SARAH TASKER was born Sarah Tasker in Wyberton, Lincolnshire.  She married Frederick Tasker in 1863 and in 1871 the couple were in Skirbeck, Lincolnshire, with Frederick listed as shipsmith & innkeeper.  During the following decade the couple came to Hull.  In 1881 they were managing an establishment which was variously described as a cocoa house, a coffee house and refreshment rooms at 55-56 Paragon St.
This was the White Horse Hotel (on the left of the photo), a temperance hotel which belonged to the Hull People's Public House Company.  This group owned 18 of these hotels in Hull, providing meals and non-alcoholic drinks to take people away from the pubs.  Some of them lasted up to the 1920s before conceding defeat and getting a drinks licence.
Frederick died in 1893 and Sarah carried on alone.  In September 1900, so the Hull Daily Mail tells us, she was granted a "billiard licence".  A year later she was manageress of a coffee house at 10, Witham, another of the People's Public House temperance establishments.  
She was admitted to the Charterhouse on 2 January 1907 and died on 3 March 1915.

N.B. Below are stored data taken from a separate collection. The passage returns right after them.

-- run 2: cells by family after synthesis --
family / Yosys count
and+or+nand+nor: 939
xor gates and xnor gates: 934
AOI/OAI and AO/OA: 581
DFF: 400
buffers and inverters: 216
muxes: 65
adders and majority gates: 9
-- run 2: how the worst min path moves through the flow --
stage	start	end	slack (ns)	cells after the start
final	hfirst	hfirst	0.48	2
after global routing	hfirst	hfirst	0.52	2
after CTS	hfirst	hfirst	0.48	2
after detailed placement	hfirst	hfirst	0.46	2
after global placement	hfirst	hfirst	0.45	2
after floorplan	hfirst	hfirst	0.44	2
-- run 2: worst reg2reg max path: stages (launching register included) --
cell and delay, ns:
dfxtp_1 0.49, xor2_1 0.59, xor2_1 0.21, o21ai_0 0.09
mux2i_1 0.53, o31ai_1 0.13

EDITH WITTY was another resident who didn't marry.  She came from an East Riding family and was herself born in Hornsea on 18 July 1866.  They were in Hull by 1871 in Durham St, East Hull.  Edith's father John was a shoe-maker.  By 1881, at the age of 14, Edith was a domestic servant - a general skivvy - in the household of a bootmaker.  Ten years later she was back with her parents in Dryden's Entry, Salthouse Lane, but still working as a domestic servant.
Dryden's Entry
In 1901 she was a live-in servant again, this time in the house hold of a "Minister of the Catholic Church of Zion" in Grimsby.  (This was an evangelical sect originating in the United States.)
In the following decade Edith seems to have broken away from the domestic servant role.  On the 1911 census she is a visitor in another household, and her occupation is given as office cleaner.
We don't know when Edith was admitted to the Charterhouse.  It's too late for our register, and the published electoral lists show her living alone until the late 1920s.  However, she appears in the Charterhouse on very informative 1939 electoral register.  She died in 1946, so would have been one of those evacuated from the house in 1941 and not returned.
Edith Witty seems to have been one of those people for whom the Charterhouse was originally founded - the genuine aged poor.